Those Who Remain (Ceux qui restent)
Bertrand (Vincent Lindon) dutifully visits his terminally ill wife every day, braving the long train and bus ride to and from the hospital. Lorraine (Emmanuelle Devos) not so willingly visits her boyfriend who was diagnosed with colon cancer. They bump into each other during one of their visits and begin to meet for coffee. Coffee turns into Lorraine offering to drive Bertrand to the train station and the two turn to each other in their time of grief and confusion as “Those Who Remain.”
Laura's Review: B+
“Those Who Remain” tells the story of a man and a woman who meet in a hospital’s cancer unit as they support their ailing spouses, and it actually manages to be pretty funny even though the romance that blooms is a melancholy affair.
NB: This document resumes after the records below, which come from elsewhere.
==> flow/design.v <==
module  fir(
	input clk,
	input rst_n,			
	input enable,
	input [2:0] tap,		 
	input [15:0] data_in,		
	output [17:0] data_out,		
	output complete
);
localparam
a0 = 16'd1,	 
a1 = 16'd2,
a2 = 16'd2,
a3 = 16'd3,
a4 = 16'd3,
a5 = 16'd3;
reg [15:0] data_reg_0;	 
reg [15:0] data_reg_1;
reg [15:0] data_reg_2;
reg [15:0] data_reg_3;
reg [15:0] data_reg_4;
reg [15:0] data_reg_5;
reg [15:0] multiplication_0;	 
reg [15:0] multiplication_1;
reg [15:0] multiplication_2;
reg [15:0] multiplication_3;
reg [15:0] multiplication_4;
reg [15:0] multiplication_5;
reg [16:0] sum_1;	 
reg [16:0] sum_2;
reg [16:0] sum_3;
reg [17:0] result;  
reg mul_stage, add_stage1, add_stage2, output_stage;	 
always @ (posedge clk or negedge rst_n)
    begin
        if(!rst_n)
        	begin
        		mul_stage <= 1'b0;
        		add_stage1 <= 1'b0;
        		add_stage2 <= 1'b0;
				output_stage <= 1'b0;
        	end
        else
        	begin
        			mul_stage <= enable;
        			add_stage1 <= mul_stage;
        			add_stage2 <= add_stage1;
        			output_stage <= add_stage2;
        	end
    end
always @ (posedge clk or negedge rst_n)
    begin
        if(!rst_n)
        	begin
        		data_reg_0 <= 0;
        		data_reg_1 <= 0;
        		data_reg_2 <= 0;
        		data_reg_3 <= 0;
			data_reg_4 <= 0;
        		data_reg_5 <= 0;
        	end
        else
        	begin
				case (tap)
					3'd2:
					begin
						if (enable) 
							begin
								data_reg_0 <= data_in;
								data_reg_1 <= data_reg_0;
							end
						else 
							begin
								data_reg_0 <= data_reg_0;
								data_reg_1 <= data_reg_1;
							end
					end
					3'd3:
					begin
						if (enable) 
							begin
								data_reg_0 <= data_in;
								data_reg_1 <= data_reg_0;
								data_reg_2 <= data_reg_1;
							end
						else 
							begin
								data_reg_0 <= data_reg_0;
								data_reg_1 <= data_reg_1;
								data_reg_2 <= data_reg_2;
							end
					end
					3'd4:
					begin
						if (enable) 
							begin
								data_reg_0 <= data_in;
								data_reg_1 <= data_reg_0;
								data_reg_2 <= data_reg_1;
								data_reg_3 <= data_reg_2;
							end
						else 
							begin
								data_reg_0 <= data_reg_0;
								data_reg_1 <= data_reg_1;
								data_reg_2 <= data_reg_2;
								data_reg_3 <= data_reg_3;
							end
					end
					3'd5:
					begin
						if (enable) 
							begin
								data_reg_0 <= data_in;
								data_reg_1 <= data_reg_0;
								data_reg_2 <= data_reg_1;
								data_reg_3 <= data_reg_2;
								data_reg_4 <= data_reg_3;
							end
						else 
							begin
								data_reg_0 <= data_reg_0;
								data_reg_1 <= data_reg_1;
								data_reg_2 <= data_reg_2;
								data_reg_3 <= data_reg_3;
								data_reg_4 <= data_reg_4;
							end
					end
					3'd6:
					begin
						if (enable) 
							begin
								data_reg_0 <= data_in;
								data_reg_1 <= data_reg_0;
								data_reg_2 <= data_reg_1;
								data_reg_3 <= data_reg_2;
								data_reg_4 <= data_reg_3;
								data_reg_5 <= data_reg_4;
							end
						else 
							begin
								data_reg_0 <= data_reg_0;
								data_reg_1 <= data_reg_1;
								data_reg_2 <= data_reg_2;
								data_reg_3 <= data_reg_3;
								data_reg_4 <= data_reg_4;
								data_reg_5 <= data_reg_5;
							end
					end
				endcase
        	end
    end
always @ (posedge clk or negedge rst_n)
    begin
        if(!rst_n)
        	begin
        		multiplication_0 <= 0;
        		multiplication_1 <= 0;
        		multiplication_2 <= 0;
        		multiplication_3 <= 0;
			multiplication_4 <= 0;
        		multiplication_5 <= 0;
        	end
        else
        	begin
				case (tap)
					3'd2:
					begin
						if(mul_stage)
							begin
								multiplication_0 <= a0 * data_reg_0;
								multiplication_1 <= a1 * data_reg_1;
							end
						else 
							begin
								multiplication_0 <= multiplication_0;
								multiplication_1 <= multiplication_1;
							end
					end
					3'd3:
					begin
						if(mul_stage)
							begin
								multiplication_0 <= a0 * data_reg_0;
								multiplication_1 <= a1 * data_reg_1;
								multiplication_2 <= a2 * data_reg_2;
							end
						else 
							begin
								multiplication_0 <= multiplication_0;
								multiplication_1 <= multiplication_1;
								multiplication_2 <= multiplication_2;
							end
					end
					3'd4:
					begin
						if(mul_stage)
							begin
								multiplication_0 <= a0 * data_reg_0;
								multiplication_1 <= a1 * data_reg_1;
								multiplication_2 <= a2 * data_reg_2;
								multiplication_3 <= a3 * data_reg_3;
							end
						else 
							begin
								multiplication_0 <= multiplication_0;
								multiplication_1 <= multiplication_1;
								multiplication_2 <= multiplication_2;
								multiplication_3 <= multiplication_3;
							end
					end
					3'd5:
					begin
						if(mul_stage)
							begin
								multiplication_0 <= a0 * data_reg_0;
								multiplication_1 <= a1 * data_reg_1;
								multiplication_2 <= a2 * data_reg_2;
								multiplication_3 <= a3 * data_reg_3;
								multiplication_4 <= a4 * data_reg_4;
							end
						else 
							begin
								multiplication_0 <= multiplication_0;
								multiplication_1 <= multiplication_1;
								multiplication_2 <= multiplication_2;
								multiplication_3 <= multiplication_3;
								multiplication_4 <= multiplication_4;
							end
					end
					3'd6:
					begin
						if(mul_stage)
							begin
								multiplication_0 <= a0 * data_reg_0;
								multiplication_1 <= a1 * data_reg_1;
								multiplication_2 <= a2 * data_reg_2;
								multiplication_3 <= a3 * data_reg_3;
								multiplication_4 <= a4 * data_reg_4;
								multiplication_5 <= a5 * data_reg_5;
							end
						else 
							begin
								multiplication_0 <= multiplication_0;
								multiplication_1 <= multiplication_1;
								multiplication_2 <= multiplication_2;
								multiplication_3 <= multiplication_3;
								multiplication_4 <= multiplication_4;
								multiplication_5 <= multiplication_5;
							end
					end
				endcase
        	end
    end
always @ (posedge clk or negedge rst_n)
    begin
        if(!rst_n)
        	begin
        		sum_1 <= 0;
        		sum_2 <= 0;
			sum_3 <= 0;
        	end
        else
        	begin
				case (tap)
					3'd2:
					begin
						if (add_stage1) 
							begin
								sum_1 <= multiplication_0 + multiplication_1;
								sum_2 <= 0;
							end
						else 
							begin
								sum_1 <= sum_1;
								sum_2 <= sum_2;
							end
					end
					3'd3:
					begin
						if (add_stage1) 
							begin
								sum_1 <= multiplication_0 + multiplication_1;
								sum_2 <= multiplication_2; 
							end
						else 
							begin
								sum_1 <= sum_1;
								sum_2 <= sum_2;
							end
					end
					3'd4:
					begin
						if (add_stage1) 
							begin
								sum_1 <= multiplication_0 + multiplication_1;
								sum_2 <= multiplication_2 + multiplication_3; 
							end
						else 
							begin
								sum_1 <= sum_1;
								sum_2 <= sum_2;
							end
					end
					3'd5:
					begin
						if (add_stage1) 
							begin
								sum_1 <= multiplication_0 + multiplication_1;
								sum_2 <= multiplication_2 + multiplication_3; 
								sum_3 <= multiplication_4;
							end
						else 
							begin
								sum_1 <= sum_1;
								sum_2 <= sum_2;
								sum_3 <= sum_3;
							end
					end
					3'd6:
					begin
						if (add_stage1) 
							begin
								sum_1 <= multiplication_0 + multiplication_1;
								sum_2 <= multiplication_2 + multiplication_3; 
								sum_3 <= multiplication_4 + multiplication_5; 
							end
						else 
							begin
								sum_1 <= sum_1;
								sum_2 <= sum_2;
								sum_3 <= sum_3;
							end
					end
				endcase
        	end
    end
always @ (posedge clk or negedge rst_n)
      begin
          if(!rst_n)
          	begin
          		result <= 0;
          	end
          else
          	begin
				case (tap)
					3'd2:
					begin
						if (add_stage2) 
							begin
								result <= sum_2 + sum_1;
							end
						else 
							begin
								result <= result;
							end
					end
					3'd3:
					begin
						if (add_stage2) 
							begin
								result <= sum_2 + sum_1;
							end
						else 
							begin
								result <= result;
							end
					end
					3'd4:
					begin
						if (add_stage2) 
							begin
								result <= sum_2 + sum_1;
							end
						else 
							begin
								result <= result;
							end
					end
					3'd5:
					begin
						if (add_stage2) 
							begin
								result <= sum_2 + sum_1 + sum_3;
							end
						else 
							begin
								result <= result;
							end
					end
					3'd6:
					begin
						if (add_stage2) 
							begin
								result <= sum_2 + sum_1 + sum_3;
							end
						else 
							begin
								result <= result;
							end
					end
				endcase
          	end
      end
assign data_out = result;	 
assign complete = output_stage;
endmodule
This character study in two parts – Cesar nominated Vincent Lindon’s (“Vendredi Soir”) being the more central of the two – is about how people deal with grief in a myriad of ways. A red-headed Emmanuelle Devos (“Kings and Queen,” Lindon’s “La Moustache” costar) is almost unrecognizable as the awkward, flaky, pot smoking Lorraine.
Robin's Review: B
This is a lean two-hander by actress and debut helmer/scribe Anne Le Ny that focuses almost solely on Bertrand and Lorraine. You never see their ill significant others, doctors or nurses as the camera follows Bertrand through his life away from the hospital. He has a stepdaughter, Valentine (Yeelem Jappain), who hates him and has real issues coping with her mother’s cancer. His sister, Nathalie (director Le Ny), with husband Jean-Paul (Gregoire Oestermann) and baby, visits to help her brother as his wife nears death. (This visit offers some wry humor with the scatterbrained, unobservant Nathalie and Jean-Paul missing such important milestones as baby’s first step.) Lindon conveys the sadness and stoicism that make up Bertrand. Lorraine’s life is sketchier than Bertrand’s. We know she is a graphics designer, drives a car and is a bit of a ditz. She lacks his patience Bertrand has suffered his wife’s frequent hospital stays for five years and faithfully attended her and has grave doubts that she can stick by her man when he has to wear a colostomy bag. She seems as flighty and shallow as Bertrand is stoic and calm. The water and oil personalities of the two characters blend surprisingly well, mainly due to the efforts of the fine actors. Le Ny relies on her stars and their chemistry (Lindon and Devos appeared together in the 2005 film, “La Moustache”) to flesh out the rather simple story. Things, like Valentine’s change of ‘tude, are handled in a cliched manner. The director-writer-actress may have bitten of more than she could comfortably chew but it is an interesting, well-acted first work.